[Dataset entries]
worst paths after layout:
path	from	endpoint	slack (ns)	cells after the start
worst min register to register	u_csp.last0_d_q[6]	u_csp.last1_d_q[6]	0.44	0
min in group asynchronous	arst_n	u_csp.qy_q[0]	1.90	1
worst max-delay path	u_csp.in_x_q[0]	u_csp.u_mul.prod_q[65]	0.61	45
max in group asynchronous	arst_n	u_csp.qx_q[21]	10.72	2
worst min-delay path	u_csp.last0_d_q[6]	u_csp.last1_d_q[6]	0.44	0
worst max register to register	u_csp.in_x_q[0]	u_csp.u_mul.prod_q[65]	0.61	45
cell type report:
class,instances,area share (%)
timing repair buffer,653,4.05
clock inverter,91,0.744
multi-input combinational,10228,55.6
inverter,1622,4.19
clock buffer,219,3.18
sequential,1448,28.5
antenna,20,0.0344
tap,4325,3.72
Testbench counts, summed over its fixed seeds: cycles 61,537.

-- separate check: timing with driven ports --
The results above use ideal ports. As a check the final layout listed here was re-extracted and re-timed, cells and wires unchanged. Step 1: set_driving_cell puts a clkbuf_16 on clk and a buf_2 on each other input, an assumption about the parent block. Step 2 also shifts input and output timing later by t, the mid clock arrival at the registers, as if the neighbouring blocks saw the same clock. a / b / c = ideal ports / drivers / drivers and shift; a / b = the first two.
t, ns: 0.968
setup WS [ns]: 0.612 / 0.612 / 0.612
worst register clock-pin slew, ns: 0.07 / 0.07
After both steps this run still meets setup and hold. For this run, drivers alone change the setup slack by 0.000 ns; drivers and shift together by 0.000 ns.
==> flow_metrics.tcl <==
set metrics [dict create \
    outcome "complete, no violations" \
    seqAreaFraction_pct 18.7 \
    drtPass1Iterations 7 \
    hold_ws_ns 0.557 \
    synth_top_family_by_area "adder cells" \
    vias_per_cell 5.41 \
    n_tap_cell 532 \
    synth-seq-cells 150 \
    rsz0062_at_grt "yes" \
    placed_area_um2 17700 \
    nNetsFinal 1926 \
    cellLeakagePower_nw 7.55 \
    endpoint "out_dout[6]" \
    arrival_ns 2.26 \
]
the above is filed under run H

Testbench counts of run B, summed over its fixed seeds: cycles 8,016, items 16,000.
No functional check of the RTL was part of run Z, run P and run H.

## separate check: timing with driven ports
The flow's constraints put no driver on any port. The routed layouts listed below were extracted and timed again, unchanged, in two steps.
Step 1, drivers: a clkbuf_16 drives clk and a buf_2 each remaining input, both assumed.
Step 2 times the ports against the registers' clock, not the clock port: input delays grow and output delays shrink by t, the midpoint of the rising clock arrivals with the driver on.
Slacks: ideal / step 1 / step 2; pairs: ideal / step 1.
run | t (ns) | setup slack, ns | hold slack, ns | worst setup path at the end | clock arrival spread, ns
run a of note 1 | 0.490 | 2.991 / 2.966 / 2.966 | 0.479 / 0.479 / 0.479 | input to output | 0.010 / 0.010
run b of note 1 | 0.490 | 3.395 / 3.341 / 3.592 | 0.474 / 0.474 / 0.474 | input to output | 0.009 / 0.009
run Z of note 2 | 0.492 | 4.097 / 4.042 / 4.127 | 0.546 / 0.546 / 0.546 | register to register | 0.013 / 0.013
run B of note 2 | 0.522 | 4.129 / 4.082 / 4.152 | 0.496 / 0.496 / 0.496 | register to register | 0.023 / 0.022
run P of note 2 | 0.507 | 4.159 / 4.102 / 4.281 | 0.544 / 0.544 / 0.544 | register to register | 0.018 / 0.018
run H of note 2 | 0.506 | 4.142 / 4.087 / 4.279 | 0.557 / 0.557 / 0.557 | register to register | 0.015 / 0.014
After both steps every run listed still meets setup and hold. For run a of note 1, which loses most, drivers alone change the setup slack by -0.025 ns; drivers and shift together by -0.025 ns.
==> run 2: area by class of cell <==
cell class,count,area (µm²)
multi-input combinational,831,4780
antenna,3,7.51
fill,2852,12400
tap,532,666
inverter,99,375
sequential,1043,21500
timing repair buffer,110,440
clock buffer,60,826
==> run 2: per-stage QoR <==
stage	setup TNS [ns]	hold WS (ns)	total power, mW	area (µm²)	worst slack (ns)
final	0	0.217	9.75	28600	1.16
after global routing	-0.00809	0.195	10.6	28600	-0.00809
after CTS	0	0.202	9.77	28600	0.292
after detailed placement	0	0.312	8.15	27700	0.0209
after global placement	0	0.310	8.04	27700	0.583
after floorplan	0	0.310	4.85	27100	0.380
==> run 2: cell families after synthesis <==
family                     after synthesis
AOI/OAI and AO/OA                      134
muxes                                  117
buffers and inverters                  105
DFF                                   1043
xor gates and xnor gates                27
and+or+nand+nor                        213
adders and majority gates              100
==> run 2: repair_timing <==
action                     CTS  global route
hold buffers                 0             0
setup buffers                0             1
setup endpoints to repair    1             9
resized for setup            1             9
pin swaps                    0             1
This is an optimization exercise on Yosys and OpenROAD, whose aim is small area, not a production implementation. At most, simulation tests tie the RTL to the original design; equivalence was not proved. For runs 3 and 4, only the layout was checked, not whether the RTL still works. No activity file was given, so power comes from the tool's default toggle rates.

File: flow/design.v
module psum_collector #(
    parameter int DATA_WIDTH = 16,
    parameter int X_dim      = 5,
    parameter int NUM_ITER   = 5
) (
    input  logic                          clk,
    input  logic                          reset,
    input  logic [X_dim*DATA_WIDTH-1:0]   pe_out_flat,
    input  logic                          compute_done,
    output logic [DATA_WIDTH-1:0]         out_data,
    output logic                          out_valid,
    input  logic                          out_ready,
    output logic                          out_last,
    output logic [$clog2(NUM_ITER+1)-1:0] iter_count,
    output logic                          overflow
);
    localparam int DEPTH = X_dim * NUM_ITER;
    localparam int PW    = (DEPTH > 1) ? $clog2(DEPTH) : 1;
    localparam int IW    = $clog2(NUM_ITER + 1);
    localparam logic [IW-1:0] LAST_ITER = IW'(NUM_ITER - 1);
    localparam logic [PW-1:0] LAST_PTR  = PW'(DEPTH - 1);
    localparam logic [PW-1:0] STRIDE    = PW'(X_dim);
    typedef enum logic {
        COLLECT = 1'b0,
        DRAIN   = 1'b1
    } state_t;
    logic [DATA_WIDTH-1:0] pe_out [X_dim-1:0];
    for (genvar g = 0; g < X_dim; g++) begin : g_unpack
        assign pe_out[g] = pe_out_flat[g*DATA_WIDTH +: DATA_WIDTH];
    end
    state_t                state;
    logic                  done_q;
    logic                  cap;
    logic [PW-1:0]         rd_ptr;
    logic [PW-1:0]         rd_next;
    logic [PW-1:0]         wr_base;
    logic [DATA_WIDTH-1:0] mem [DEPTH];
    assign cap     = compute_done & ~done_q;
    assign rd_next = rd_ptr + 1'b1;
    always_ff @(posedge clk) begin
        if (reset && state == COLLECT && cap) begin
            for (int i = 0; i < X_dim; i++) begin
                mem[wr_base + PW'(i)] <= pe_out[X_dim-1-i];
            end
        end
    end
    always_ff @(posedge clk) begin
        if (!reset) begin
            state      <= COLLECT;
            done_q     <= 1'b0;
            iter_count <= '0;
            rd_ptr     <= '0;
            wr_base    <= '0;
            out_valid  <= 1'b0;
            out_last   <= 1'b0;
            out_data   <= '0;
            overflow   <= 1'b0;
        end else begin
            done_q <= compute_done;
            case (state)
                COLLECT: begin
                    if (cap) begin
                        iter_count <= iter_count + 1'b1;
                        if (iter_count == LAST_ITER) begin
                            state     <= DRAIN;
                            rd_ptr    <= '0;
                            wr_base   <= '0;
                            out_valid <= 1'b1;
                            out_last  <= (DEPTH == 1);
                            out_data  <= (NUM_ITER == 1) ? pe_out[X_dim-1] : mem[0];
                        end else begin
                            wr_base <= wr_base + STRIDE;
                        end
                    end
                end
                DRAIN: begin
                    if (cap) begin
                        overflow <= 1'b1;
                    end
                    if (out_ready) begin
                        if (out_last) begin
                            state      <= COLLECT;
                            iter_count <= '0;
                            rd_ptr     <= '0;
                            out_valid  <= 1'b0;
                            out_last   <= 1'b0;
                        end else begin
                            rd_ptr   <= rd_next;
                            out_data <= mem[rd_next];
                            out_last <= (rd_next == LAST_PTR);
                        end
                    end
                end
            endcase
        end
    end
endmodule
File: flow/run.sh
#!/bin/bash
# synth_recipe.tcl (not shown) runs the flow's synth.tcl, then flattens the netlist and writes it again
# the make line also repeats each setting of config.mk as NAME=value (left out here)
make -C /OpenROAD-flow-scripts/flow DESIGN_CONFIG=/design/flow/config.mk WORK_HOME=/design/flow/orfs CLKGATE_MAP_FILE= SYNTH_SCRIPT=/design/flow/synth_recipe.tcl finish
File: flow/config.mk
export PLATFORM = sky130hd
export DESIGN_NAME = psum_collector
export DESIGN_NICKNAME = psum_collector
export VERILOG_FILES = /design/flow/design.v
export SDC_FILE = /design/flow/constraint.sdc
export NUM_CORES = 4
export LEC_CHECK = 0
export CAP_MARGIN = 20
export CORE_MARGIN = 2
export CORE_UTILIZATION = 40
export SLEW_MARGIN = 20
File: flow/constraint.sdc
create_clock -name core_clock -period 5.0 [get_ports {clk}]
set_input_delay 1.0000 -clock core_clock [delete_from_list [all_inputs] [get_ports {clk}]]
set_output_delay 1.0000 -clock core_clock [all_outputs]
set_load 0.01 [all_outputs]
==> results of run 1 <==
==> synthesized netlist by cell type (all sizes together) (4+ instances only) <==
library cell  instances
mux2i               380
nor2                530
a211o                62
nand2b                9
o22ai                49
nor3                 37
mux2                 18
and2                  8
nand4                 7
o221ai               16
a21oi               189
mux4                 64
a211oi              165
nand2               253
and3                154
xnor2                 8
o31a                  4
edfxtp              400
nand3               157
nor4                 13
o2111ai              12
a31o                  8
buf                 188
o211ai               66
inv                  25
dfxtp                34
a22oi                31
o31ai                16
clkbuf              345
o311ai                6
a21boi                8
o21ai                69
o2bb2ai              16
ha                   16
or3b                  5
or3                  14
a221oi                4
a221o               256
xor2                  6
o32ai                16
a2111oi               4
a31oi                10
nor2b                34
o211a                16
==> kinds of logic (layout without fill, tap and decap cells) <==
group                    Yosys count  after routing  share of synthesized area (%)
adder cells (fa/ha/maj)           16             16                         0.5783
flip-flops                       434            434                          36.66
AO/OA/AOI/OAI                   1036           1036                          23.26
other                              0              1                              0
multiplexers                     462            462                          15.74
AND/OR/NAND/NOR                 1229           1229                          16.14
XOR/XNOR                          14             14                         0.5060
buffers and inverters            558            476                          7.113
==> worst max-delay path: stages (launching register included) <==
cell and delay, ns:
dfxtp_1 0.57, buf_4 0.34, inv_1 0.10, ha_1 0.45, nand2b_1 0.21, or2_2 0.29, a21boi_0 0.88, o2111ai_2 0.70
==> metal layers <==
layer | share of wire, % | vias up | wire length, um
met1 | 37 | 16230 | 63000
met4 | 7.7 | 12 | 12860
met5 | 0.045 | - | 76
met2 | 40 | 2895 | 67120
li1 | - | 14100 | -
met3 | 15 | 625 | 24950
==> power by group through the flow <==
stage	sequential [mW]	clock [mW]	combinational (mW)
after CTS	4.11	4.00	1.44
after detailed placement	4.18	0	1.44
after global routing	4.11	4.13	1.56
final	4.11	4.02	1.53
after floorplan	4.17	0	0.846
after global placement	4.18	0	1.42
==> area by class of cell <==
cell class                      count  share of cell area (%)
Clock buffer                       71                   3.888
Clock inverter                     28                  0.6226
Sequential cell                   434                   32.91
Antenna cell                        1                0.006486
Inverter                           25                  0.2432
Timing Repair Buffer              352                   7.465
Multi-Input combinational cell   2757                   51.16
Tap cell                         1144                   3.710
==> registers in the layout, indices dropped and copies added, names as in the netlist <==
name and flops:
mem 400, overflow 1, wr_base 5, state 1, out_last 1, done_q 1
out_data 16, iter_count 3, rd_ptr 5, out_valid 1
==> how the worst min path moves through the flow <==
stage / end / slack [ns] / cells past startpoint
floorplan: out_valid / 0.50 / 2
global placement: overflow / 0.45 / 1
detailed placement: overflow / 0.46 / 1
CTS: overflow / 0.47 / 1
global route: overflow / 0.50 / 1
finish: overflow / 0.47 / 1
==> through the flow <==
step / power (mW) / utilization, % / cell area [sq um] / setup slack [ns]
6_report: 9.654 / 45.17 / 38580 / 0.9361
5_1_grt: 9.804 / 45.17 / 38580 / 0.8008
4_1_cts: 9.552 / 45.14 / 38560 / 1.057
3_5_place_dp: 5.621 / 43.11 / 36820 / 0.7367
3_3_place_gp: 5.606 / 43.11 / 36820 / 0.7592
2_1_floorplan: 5.014 / - / 34620 / 1.538
From an optimization exercise on the open Yosys and OpenROAD flow, aimed at small area; shortcuts taken in it are not production practice. Only simulation tests tie the RTL to the original design; equivalence was not proved. Power figures rest on the tool's default switching activity, not on a simulated workload.

==> flow/design.v (excerpt) <==
module colorMapperTop (
    input  logic       clk,
    input  logic       arstN,
    input  logic       pixelValid,
    input  colorMapperPkg::coordT      drawX,
    input  colorMapperPkg::coordT      drawY,
    input  colorMapperPkg::coordT      playerX,
    input  colorMapperPkg::coordT      playerY,
    input  logic [3:0] playerInput,
    input  logic       startWildBattle,
    input  logic [2:0] wildIndex,
    output colorMapperPkg::memAddrT    spriteAddr,
    output colorMapperPkg::memAddrT    tileAddr,
    input  colorMapperPkg::rgb12T      spriteData,
    input  colorMapperPkg::rgb12T      tileData,
    output logic       rgbValid,
    output colorMapperPkg::chanT       red,
    output colorMapperPkg::chanT       green,
    output colorMapperPkg::chanT       blue
);
    logic       spriteHit;
    logic       inCircle;
    logic       inFrame;
    logic       litQ, loQ;           
    logic       litM, loM, hitM;     
    logic       validQ, validM;
    spriteAddrGen i_spriteAddrGen (
        .clk(clk), .arstN(arstN),
        .drawX(drawX), .drawY(drawY), .playerX(playerX), .playerY(playerY),
        .playerInput(playerInput), .startWildBattle(startWildBattle),
        .wildIndex(wildIndex), .spriteAddr(spriteAddr), .spriteHit(spriteHit),
        .inCircle(inCircle)
    );
    tileAddrGen i_tileAddrGen (
        .clk(clk), .drawX(drawX), .drawY(drawY), .tileAddr(tileAddr)
    );
    battleBackdrop i_battleBackdrop (
        .drawX(drawX), .drawY(drawY), .inFrame(inFrame)
    );
    always_ff @(posedge clk) begin
        litQ <= startWildBattle & inFrame;
        loQ  <= !startWildBattle | (inFrame & !inCircle);
        litM <= litQ;
        loM  <= loQ;
        hitM <= spriteHit;
    end
  ...
For scale: roughly 780 cells after synthesis, ~52 flip-flops, ~120 I/O pins, ~4900 µm² of cells after synthesis.
make LEC_CHECK=0 ABC_AREA=1 CAP_MARGIN=20 CORE_MARGIN=2 CORE_UTILIZATION=70 SLEW_MARGIN=20 finish   # period 20.0 ns
run.sh (not shown) runs the stock make flow with config.mk's settings and CLKGATE_MAP_FILE= SYNTH_SCRIPT=/design/flow/synth_recipe.tcl, a recipe that flattens the netlist after the stock synthesis.
The baseline never finished: it broke off in 3_3_place_gp, error GPL-0301.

Directions for this task = Every line above from the line with "drtPass1Iterations 7 \" to the line with "The flow's constraints" is wanted, ends included; write them out exactly and add no other line.

Problem solution =
    drtPass1Iterations 7 \
    hold_ws_ns 0.557 \
    synth_top_family_by_area "adder cells" \
    vias_per_cell 5.41 \
    n_tap_cell 532 \
    synth-seq-cells 150 \
    rsz0062_at_grt "yes" \
    placed_area_um2 17700 \
    nNetsFinal 1926 \
    cellLeakagePower_nw 7.55 \
    endpoint "out_dout[6]" \
    arrival_ns 2.26 \
]
the above is filed under run H

Testbench counts of run B, summed over its fixed seeds: cycles 8,016, items 16,000.
No functional check of the RTL was part of run Z, run P and run H.

## separate check: timing with driven ports
The flow's constraints put no driver on any port. The routed layouts listed below were extracted and timed again, unchanged, in two steps.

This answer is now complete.